付加価値ベースの貿易統計の考え方【拡大】
韓国の輸出品の4割、中国の3割は「他国製」?!
「付加価値」でみると、日本の貿易統計はかなり特異的だ。09年のデータでは、日本では国内で消費する製品やサービスの付加価値の88%が国内で創出されており、この比率は世界1位。資源が少なく、中間財から完成品の生産までを自ら賄ってきたことから「垂直統合型」と称されてきた日本企業の生産構造が、改めて浮き彫りになった。
付加価値の輸出額を輸出額で割った「輸出付加価値比率」でみても、この傾向は顕著だ。日中韓で比較すると、日本88・8%に対し、中国は69・8%、韓国は59%。日本は国産品を約9割輸出しているのに対し、韓国では約4割、中国は約3割は他国からの付加価値を含んだものを輸出しているということになる。

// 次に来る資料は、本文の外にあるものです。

[src/rtl/fp16_sched_pkg.sv]
// Shared types and constants for the fp16 multiplier scheduler.
// Tag and response ids are sized for the largest supported requester count.
package fp16_sched_pkg;

  localparam int unsigned FP16_W   = 16;
  localparam int unsigned ID_MAX_W = 3;

  function automatic int unsigned id_w(int unsigned n);
    return (n <= 2) ? 1 : $clog2(n);
  endfunction

  typedef struct packed {
    logic                valid;
    logic [ID_MAX_W-1:0] id;
  } tag_t;

  typedef struct packed {
    logic [ID_MAX_W-1:0] id;
    logic [FP16_W-1:0]   x;
  } rsp_t;

endpackage

[src/rtl/fp16_mul_sched_rr_arbiter.sv]
// Round-robin arbiter: grants the first requester at or after ptr, wrapping.
// ptr moves one past the winner on every grant.
module rr_arbiter
  import fp16_sched_pkg::*;
#(
  parameter int unsigned N = 4
) (
  input  logic                  clk,
  input  logic                  rst,
  input  logic [N-1:0]          req,
  input  logic                  en,
  output logic [N-1:0]          gnt,
  output logic [id_w(N)-1:0]    gnt_id
);

  localparam int unsigned IdW = id_w(N);

  logic [IdW-1:0] ptr_q, ptr_d;

  always_comb begin
    logic           found;
    logic [IdW-1:0] idx;
    gnt    = '0;
    gnt_id = '0;
    found  = 1'b0;
    idx    = '0;
    for (int unsigned k = 0; k < N; k++) begin
      idx = IdW'((32'(ptr_q) + k) % N);
      if (en && !found && req[idx]) begin
        found    = 1'b1;
        gnt[idx] = 1'b1;
        gnt_id   = idx;
      end
    end
  end

  always_comb begin
    ptr_d = ptr_q;
    if (|gnt) begin
      ptr_d = (32'(gnt_id) == N - 1) ? '0 : gnt_id + IdW'(1);
    end
  end

  always_ff @(posedge clk or negedge rst) begin
    if (!rst) begin
      ptr_q <= '0;
    end else begin
      ptr_q <= ptr_d;
    end
  end

endmodule

[src/rtl/fp16_mul_sched.sv]
// Shares one external registered fp16 multiplier among NREQ requesters; tags each
// accepted pair with its requester id and returns results through a credit-guarded FIFO.
module fp16_mul_sched
  import fp16_sched_pkg::*;
#(
  parameter int unsigned NREQ    = 4,
  parameter int unsigned MUL_LAT = 1,
  parameter int unsigned DEPTH   = 4
) (
  input  logic                     clk,
  input  logic                     rst,
  input  logic [NREQ-1:0]          req_valid,
  input  logic [FP16_W*NREQ-1:0]   req_a,
  input  logic [FP16_W*NREQ-1:0]   req_b,
  output logic [NREQ-1:0]          req_ready,
  output logic [FP16_W-1:0]        mul_a,
  output logic [FP16_W-1:0]        mul_b,
  input  logic [FP16_W-1:0]        mul_x,
  output logic                     rsp_valid,
  output logic [FP16_W-1:0]        rsp_x,
  output logic [id_w(NREQ)-1:0]    rsp_id,
  input  logic                     rsp_ready,
  output logic                     busy
);

  localparam int unsigned IdW  = id_w(NREQ);
  localparam int unsigned CntW = $clog2(DEPTH + 1);
  localparam int unsigned PtrW = $clog2(DEPTH);
  localparam int unsigned SumW = CntW + 1;

  logic [NREQ-1:0] gnt;
  logic [IdW-1:0]  gnt_id;
  logic            accept;
  logic            credit_ok;
  logic            push, pop;
  logic [CntW-1:0] inflight;
  logic [SumW-1:0] occupied;

  tag_t            tag_q [MUL_LAT];
  rsp_t            mem_q [DEPTH];
  rsp_t            head;
  logic [PtrW-1:0] wr_ptr_q, wr_ptr_d, rd_ptr_q, rd_ptr_d;
  logic [CntW-1:0] count_q, count_d;

  rr_arbiter #(
    .N (NREQ)
  ) u_arb (
    .clk    (clk),
    .rst    (rst),
    .req    (req_valid),
    .en     (credit_ok),
    .gnt    (gnt),
    .gnt_id (gnt_id)
  );

  // The arbiter only grants valid requesters, so any grant is an accept.
  assign req_ready = gnt;
  assign accept    = |gnt;

  always_comb begin
    mul_a = '0;
    mul_b = '0;
    for (int i = 0; i < NREQ; i++) begin
      if (gnt[i]) begin
        mul_a = req_a[FP16_W*i +: FP16_W];
        mul_b = req_b[FP16_W*i +: FP16_W];
      end
    end
  end

  always_comb begin
    inflight = '0;
    for (int i = 0; i < MUL_LAT; i++) begin
      inflight = inflight + CntW'(tag_q[i].valid);
    end
  end

  // A pop this cycle frees its slot in time for a same-cycle accept.
  assign pop       = rsp_valid && rsp_ready;
  assign push      = tag_q[MUL_LAT-1].valid;
  assign occupied  = SumW'(count_q) + SumW'(inflight) - SumW'(pop);
  assign credit_ok = occupied < SumW'(DEPTH);

  always_ff @(posedge clk or negedge rst) begin
    if (!rst) begin
      for (int i = 0; i < MUL_LAT; i++) begin
        tag_q[i] <= '0;
      end
    end else begin
      tag_q[0] <= '{valid: accept, id: ID_MAX_W'(gnt_id)};
      for (int i = 1; i < MUL_LAT; i++) begin
        tag_q[i] <= tag_q[i-1];
      end
    end
  end

  always_comb begin
    wr_ptr_d = wr_ptr_q;
    rd_ptr_d = rd_ptr_q;
    count_d  = count_q;
    if (push) begin
      wr_ptr_d = (32'(wr_ptr_q) == DEPTH - 1) ? '0 : wr_ptr_q + PtrW'(1);
    end
    if (pop) begin
      rd_ptr_d = (32'(rd_ptr_q) == DEPTH - 1) ? '0 : rd_ptr_q + PtrW'(1);
    end
    case ({push, pop})
      2'b10:   count_d = count_q + CntW'(1);
      2'b01:   count_d = count_q - CntW'(1);
      default: count_d = count_q;
    endcase
  end

  always_ff @(posedge clk or negedge rst) begin
    if (!rst) begin
      wr_ptr_q <= '0;
      rd_ptr_q <= '0;
      count_q  <= '0;
      for (int i = 0; i < DEPTH; i++) begin
        mem_q[i] <= '0;
      end
    end else begin
      wr_ptr_q <= wr_ptr_d;
      rd_ptr_q <= rd_ptr_d;
      count_q  <= count_d;
      if (push) begin
        mem_q[wr_ptr_q] <= '{id: tag_q[MUL_LAT-1].id, x: mul_x};
      end
    end
  end

  assign head      = mem_q[rd_ptr_q];
  assign rsp_valid = count_q != '0;
  assign rsp_x     = head.x;
  assign rsp_id    = IdW'(head.id);
  assign busy      = rsp_valid || (inflight != '0);

  fifo_no_overflow: assert property (@(posedge clk) disable iff (!rst)
    !(push && count_q == CntW'(DEPTH)));

endmodule

[config.mk]
export PLATFORM = sky130hd
export DESIGN_NAME = fp16_mul_sched
export DESIGN_NICKNAME = d
export VERILOG_FILES = /design/src/rtl/fp16_sched_pkg.sv /design/src/rtl/fp16_mul_sched_rr_arbiter.sv /design/src/rtl/fp16_mul_sched.sv
export SDC_FILE = /design/constraint.sdc
export NUM_CORES = 1
export LEC_CHECK = 0
export CORE_MARGIN = 2
export CORE_UTILIZATION = 24
export CTS_CLUSTER_DIAMETER = 100
export DETAILED_ROUTE_END_ITERATION = 10
export PLACE_DENSITY = 0.53
export SLEW_MARGIN = 20
export SYNTH_ARGS = -nofsm -noshare
export SYNTH_HDL_FRONTEND = slang
export SYNTH_HIERARCHICAL = 1
export SYNTH_SLANG_ARGS = --single-unit
[constraint.sdc]
create_clock -name clk -period 6.7 [get_ports clk]
set_clock_uncertainty 0.2 [all_clocks]
set_input_delay 1.34 -clock clk [delete_from_list [all_inputs] [get_ports clk]]
set_output_delay 1.34 -clock clk [all_outputs]
set_load 0.02 [all_outputs]
==> summary.md, run 1 <==
| Metric | Value |
|---|---|
| FF-to-FF End | `push` |
| Min cycle time layout | `6.536 ns` |
| Setup crit end kind | `output pin` |
| Max Buffers Root-to-Sink | `2` |
| Max Cap Viol | `0` |
| CP arrival | `5.00 ns` |
| Fmax | `0.1530 GHz` |
| Hold Path Class | `reg2reg` |
| Synth warnings | `6` |
| Slew margin rel. | `0.3089` |
| Power Dens Cells | `474.7 mW/mm²` |
| First-pass GRT wire length | `24,770 µm` |
| Routed Antenna Nets | `0` |
| RR Startpoint | `count_q[0]` |
| Routability cong. | `0.9063` |
| Diodes inserted | `0` |
| Die X | `152.2 µm` |
| Dominant synthesized flop cell | `dfrtp_1` |
| Vias | `4,488` |
| Reg2reg setup slack | `2.37 ns` |
| Wirelength per Cell | `17.07 µm` |
| Remaining DRCs | `0` |
| Netlist cell types | `48` |
| Ys async rst share | `1.000` |
| Hold Path End | `mem_q[0]` |
| DP HPWL | `11,940 µm` |
| Inserted Clock Buffers | `9` |
| Die span in y | `152.2 µm` |
| Share of the synthesized area in the top cell type | `0.3990` |
| Die area | `0.02315 mm²` |
| Most common cell in the netlist | `dfrtp_1` |
| Critical path type | `in2out` |
| H-tree levels | `3` |
| Synth Area per Inst | `12.03 µm²` |
| Worst-case reg-to-reg path depth | `14` |
| Avg Vias per Cell | `4.785` |
| Io pins | `207` |
| GRT overflow | `0` |
| Clk_lat worst skew | `0.34 ns` |
| Setup TNS | `0 ns` |
| DRT Pass-1 Iters | `4` |
| Total wire length | `16,020 µm` |
| Worst hold path startpoint | `mem_q[0]` |
| Final setup viols | `0` |
| Outcome | `completed` |
| GRT Overall Usage | `0.1333` |
| Final Hold Viols | `0` |
| CORE AREA | `0.02169 mm²` |
| Hold buffer count at cts | `0` |
| Clk sinks | `84` |
| Filler cell count | `2,081` |
| Root buffer cell | `clkbuf_16` |
| Starting DRT DRC Count | `92` |
| Main area contributors after synthesis | `dfrtp_1, mux2_2, mux4_2` |
| PortBufs | `206` |
| Final nets | `820` |
| Crit Path Max Fanout | `9` |
| Worst-path clk slew | `0.07 ns` |
| Largest net degree at the start of global routing | `85` |
| VDD IR max | `0.2203 mV` |
| Syn Nets | `605` |
| Synthesized area | `0.005269 mm²` |
| Post-synth EDFFs | `0` |
| Initial core utilization | `0.2429` |
| Leakage | `3.353 nW` |
| Post-synth top cells | `dfrtp_1, mux2_2, nand2_1` |
| Share of cells above drive strength 1 | `0.2964` |
| Post-synthesis sequential area ratio | `0.3990` |
| Syn Inst Count | `438` |
| Yosys reg bits | `84` |
| Req. time, crit path | `5.16 ns` |
| Number of global-route vias before repair | `4,752` |
| Hold depth | `1` |
| Initial antenna violation count | `0` |
| Leading area contributor after synthesis | `dfrtp_1` |
| P&R area growth vs syn | `54.36%` |
| Least-Margin Pin Slew | `1.037 ns` |
| CP startpoint kind | `primary input` |
| Fin crit share | `0.9755` |
| Slew Viols, Final | `0` |
| CTS tree | `done` |
| Total power | `3.861 mW` |
| Row count | `54` |
## registers in the layout, summed over array words and instances, names as in the netlist
signal	flops
count_q	3
mem_q	72
push	1
rd_ptr_q	2
tag_q	2
u_arb/ptr_q	2
wr_ptr_q	2
## final cells by class
| class | instances | area, µm² | share of cell area |
|---|---|---|---|
| clock inverters | 7 | 73.82 | 0.009077 |
| inverters | 9 | 33.78 | 0.004154 |
| repair buffers | 237 | 2272 | 0.2794 |
| clock buffers | 9 | 225.2 | 0.02769 |
| multi-input cells | 312 | 3075 | 0.3782 |
| well taps | 280 | 350.3 | 0.04308 |
| flip-flops and latches | 84 | 2102 | 0.2585 |
## where the power goes
group | switching [mW] | internal [mW]
Sequential | 0.187 | 0.757
Combinational | 1.18 | 1.25
Clock | 0.225 | 0.264
## cells by family after synthesis
group	share of synthesized area
muxes	0.2653
and+or+nand+nor	0.1183
xor gates and xnor gates	0.01021
DFF	0.3990
adders and majority gates	0.03942
buffers and inverters	0.03894
AOI/OAI and AO/OA	0.1289
## cells in the final DEF (no fill, tap or decap), types with 2 or more instances in the layout
cell type and instances:
mux4_2 22, or2_2 3, nand2_1 40, mux2_2 68, inv_1 9, nand3b_1 5
buf_12 2, buf_6 5, nand2_2 3, a21boi_0 4, clkdlybuf4s50_1 173, dfrtp_1 84
clkbuf_16 10, buf_2 2, inv_6 3, nor2b_4 2, buf_4 25, o21ai_0 3
a221o_2 2, nor2b_1 35, nor2_1 2, mux2i_1 8, a221oi_1 16, dlymetal6s2s_1 6
ha_1 15, mux2_1 5, dlygate4sd2_1 6, a221o_1 2, nor3_1 2, xnor2_1 3
clkbuf_2 15, nand3_1 2, o31ai_1 30, a21oi_1 3, inv_8 2, a221oi_2 15
## worst max path at each step
stage               from         to  slack [ns]  depth (start not counted)
2_1_floorplan  rsp_ready   mul_a[0]        0.47                         15
3_3_place_gp   rsp_ready   mul_a[4]       -0.33                         17
3_5_place_dp   rsp_ready   mul_a[4]       -0.36                         17
4_1_cts        rsp_ready   mul_b[7]       -0.26                         16
5_1_grt        rsp_ready  mul_b[15]       -0.02                         15
6_report       rsp_ready   mul_a[4]        0.16                         17
## routing by layer
layer | GRT usage | up-vias | wire length (µm)
met3 | 0.04465 | 26 | 1193
li1 | - | 2088 | -
met2 | 0.2390 | 181 | 8220
met4 | 0.04361 | 0 | 439
met1 | 0.1486 | 2193 | 6163
met5 | 0 | - | 0
## critical path: stages
cell             delay (ns)
clkdlybuf4s50_1        0.48
nand3_1                0.08
ha_1                   0.29
and4b_1                0.21
a211oi_2               0.22
mux2i_1                0.24
o21ai_2                0.09
and2_1                 0.15
a22oi_2                0.33
nor2b_4                0.09
a221o_1                0.36
nor2b_2                0.18
buf_6                  0.16
a221oi_1               0.09
o31ai_2                0.35
buf_4                  0.17
clkbuf_2               0.16
## metrics by stage
stage | std cells | setup slack (ns) | cell area [µm²] | utilization | hold slack [ns]
after global placement | 921 | -0.3309 | 7760 | 0.3578 | 0.2678
after floorplan | 438 | 0.4733 | 5269 | - | 0.2589
after global routing | 938 | -0.01658 | 8133 | 0.3750 | 0.3155
after detailed placement | 921 | -0.3594 | 7760 | 0.3578 | 0.2809
final | 938 | 0.1642 | 8133 | 0.3750 | 0.2940
after CTS | 937 | -0.2551 | 8048 | 0.3711 | 0.2966
## timing repair
action,CTS,global route
pin swaps,1,8
buffers inserted,0,0
endpoints found under the setup margin,31,29
cloned,0,1
resized for setup,24,77
hold endpoints to repair,0,0
No activity file was read; power rests on OpenSTA's default activity.
==> run 2: changes to the inputs <==
--- a/config.mk
+++ b/config.mk
@@ -9,7 +9,7 @@
 export CORE_UTILIZATION = 24
 export CTS_CLUSTER_DIAMETER = 100
 export DETAILED_ROUTE_END_ITERATION = 10
-export PLACE_DENSITY = 0.53
+export PLACE_DENSITY = 0.55
 export SLEW_MARGIN = 20
 export SYNTH_ARGS = -nofsm -noshare
 export SYNTH_HDL_FRONTEND = slang
==> constraint.sdc (replaced) <==
create_clock -name clk -period 7.25 [get_ports clk]
set_clock_uncertainty 0.2 [all_clocks]
set_input_delay 1.45 -clock clk [delete_from_list [all_inputs] [get_ports clk]]
set_output_delay 1.45 -clock clk [all_outputs]
set_load 0.02 [all_outputs]
==> summary.md, run 2 (synthesis gave the netlist of run 1 again) <==
| Metric | Value |
|---|---|
| Outcome | `completed` |
| Slew Viols, Final | `0` |
| Fmax | `0.1413 GHz` |
| Share of cells above drive strength 1 | `0.2259` |
| Critical path type | `in2out` |
| Biggest register | `mem_q` |
| Max Buffers Root-to-Sink | `2` |
| Hold WS | `0.2866 ns` |
| Clk sinks | `84` |
| Final nets | `804` |
| Clk_lat worst skew | `0.33 ns` |
| VDD IR max | `0.2397 mV` |
| CORE AREA | `0.02169 mm²` |
| Diodes inserted | `0` |
| Most frequent cells in the layout | `clkdlybuf4s50_1, dfrtp_1, mux2_2` |
| Initial core utilization | `0.2429` |
| Placed cells | `906` |
| H-tree levels | `3` |
| P&R area growth vs syn | `53.17%` |
| Die span in y | `152.2 µm` |
| Fin crit share | `0.9761` |
| Total wire length | `16,130 µm` |
| Vias | `4,497` |
| Max Cap Viol | `0` |
| RR Startpoint | `count_q[0]` |
| Slew margin rel. | `0.2854` |
| Die area | `0.02315 mm²` |
| DRT Pass-1 Iters | `5` |
| Total power | `3.585 mW` |
| Starting DRT DRC Count | `205` |
| Remaining DRCs | `0` |
| Layout Cells excl Fill | `922` |
| Avg Vias per Cell | `4.877` |
| Max FFs per register | `72` |
| Worst-case reg-to-reg path depth | `13` |
| Least-Margin Pin Slew | `1.072 ns` |
| Setup ws final | `0.1730 ns` |
| Crit Path Max Fanout | `4` |
| Die X | `152.2 µm` |
| Largest net degree at the start of global routing | `85` |
| Unrepaired setup endpoints after global routing | `no` |
| Commonest non-fill, non-tap cell in the layout | `clkdlybuf4s50_1` |
| CP Cell Sequence | `clkdlybuf4s50_1 -> nand3_1 -> ha_1 -> and4b_1 -> a211oi_2 -> mux2i_1 -> o21ai_1 -> and2_1 -> a22oi_2 -> nor2b_4 -> a221o_1 -> nor2b_2 -> buf_4 -> a221oi_1 -> o31ai_1 -> clkdlybuf4s50_1` |
| Critical path's slowest cell | `clkdlybuf4s50_1` |
| DP HPWL | `11,980 µm` |
| Number of global-route vias before repair | `4,973` |
| Root buffer cell | `clkbuf_16` |
| Power Dens Cells | `444.3 mW/mm²` |
| Final setup viols | `0` |
| PortBufs | `206` |
| First-pass GRT wire length | `26,070 µm` |
| Setup crit end kind | `output pin` |
| CP startpoint kind | `primary input` |
| Row count | `54` |
| Io pins | `207` |
| FF-to-FF End | `push` |
| Reg2reg setup slack | `3.04 ns` |
| Worst setup path end | `mul_a[12]` |
| Max incr delay on CP | `0.64 ns` |
| Final Hold Viols | `0` |
| Routed Antenna Nets | `0` |
| Inserted Clock Buffers | `9` |
| Worst-path clk slew | `0.06 ns` |
| Hold Path Class | `reg2reg` |
| CP arrival | `5.43 ns` |
| Critical path's most frequent cell | `clkdlybuf4s50_1` |
| Wirelength per Cell | `17.49 µm` |
| Routability cong. | `0.8710` |
| Crit. Startpoint | `rsp_ready` |
| Setup TNS | `0 ns` |
| Leakage | `3.590 nW` |
| Post-Place Setup Slack | `-0.02987 ns` |
| Largest registers | `mem_q x72, count_q x3` |
| GRT overflow | `0` |
| Min cycle time layout | `7.077 ns` |
| Initial antenna violation count | `0` |
| Req. time, crit path | `5.60 ns` |
| Hold buffer count at cts | `0` |
| Setup Fix Bufs, Post-CTS | `0` |
| CTS tree | `done` |
| GRT Overall Usage | `0.1395` |
run 2: cell types whose count changed in the layout (fill, tap and decap cells not counted), moves of 6 or more:
cell,delta
a221oi_1,+15
a221oi_2,-15
buf_4,-14
clkbuf_2,-15
dlygate4sd2_1,-6
dlymetal6s2s_1,+25
run 2: through the flow:
step                      area (µm²)  utilization
final                           8070       0.3721
after CTS                       7983       0.3681
after global routing            8070       0.3721
after global placement          7662       0.3533
after detailed placement        7662       0.3533
after floorplan                 5269            -
run 2: where the power goes:
part	total, mW	internal (mW)	switching (mW)
Clock	0.472	0.286	0.186
Combinational	2.25	1.18	1.06
Sequential	0.869	0.700	0.169
run 2: layer usage:
metal,vias up,share of wire,track usage
li1,2054,-,-
met1,2227,0.39,0.1594
met2,185,0.51,0.2501
met3,31,0.064,0.03697
met4,0,0.033,0.05118
met5,-,0,0
run 2: layout make-up:
type | instances | area, µm²
clock buffer | 11 | 252.7
sequential | 84 | 2102
timing repair buffer | 221 | 2295
multi-input combinational | 312 | 2978
fill | 2058 | 13620
clock inverter | 5 | 58.81
tap | 280 | 350.3
inverter | 9 | 33.78
run 2: critical path, delay by kind of cell:
kind	cells	cell delay, ns
AO/OA/AOI/OAI	6	1.33
adder cells (fa/ha/maj)	1	0.29
buffers and inverters	3	1.29
multiplexers	1	0.22
AND/OR/NAND/NOR	5	0.82
run 2: what timing repair did:
action	CTS	global route
setup endpoints to repair	14	31
pin swaps	0	1
gates resized for setup	2	32
run 2: worst min-delay path by stage:
stage	startpoint	endpoint	slack, ns	cells past startpoint
floorplan	mem_q[0]	mem_q[0]	0.26	1
global placement	mem_q[4]	mem_q[4]	0.27	1
detailed placement	mem_q[5]	mem_q[5]	0.28	1
CTS	mem_q[5]	mem_q[5]	0.29	1
global route	mem_q[5]	mem_q[5]	0.29	1
finish	mem_q[5]	mem_q[5]	0.29	1
==> run 3: changes to the inputs <==
--- a/config.mk
+++ b/config.mk
@@ -5,6 +5,7 @@
 export SDC_FILE = /design/constraint.sdc
 export NUM_CORES = 1
 export LEC_CHECK = 0
+export CAP_MARGIN = 20
 export CORE_MARGIN = 2
 export CORE_UTILIZATION = 24
 export CTS_CLUSTER_DIAMETER = 100
==> results of run 3 <==
No change in the layout: final DEF, timing and power equal those of run 2.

日本の底力を改めて見る思いだが、「自賄い」が必ずしも良いというわけではない。一貫生産は日本企業の競争力の源泉とされてきたが、新興国の労働の質やコスト改革、情報通信技術の革新などで、世界ではより効率の良い国際分業をすることが「勝利の方程式」となった。OECDも「企業活動の成否は、輸入能力(高品質・低コストの中間財等を世界中から集める能力)にも多くを依存するようになった」と分析している。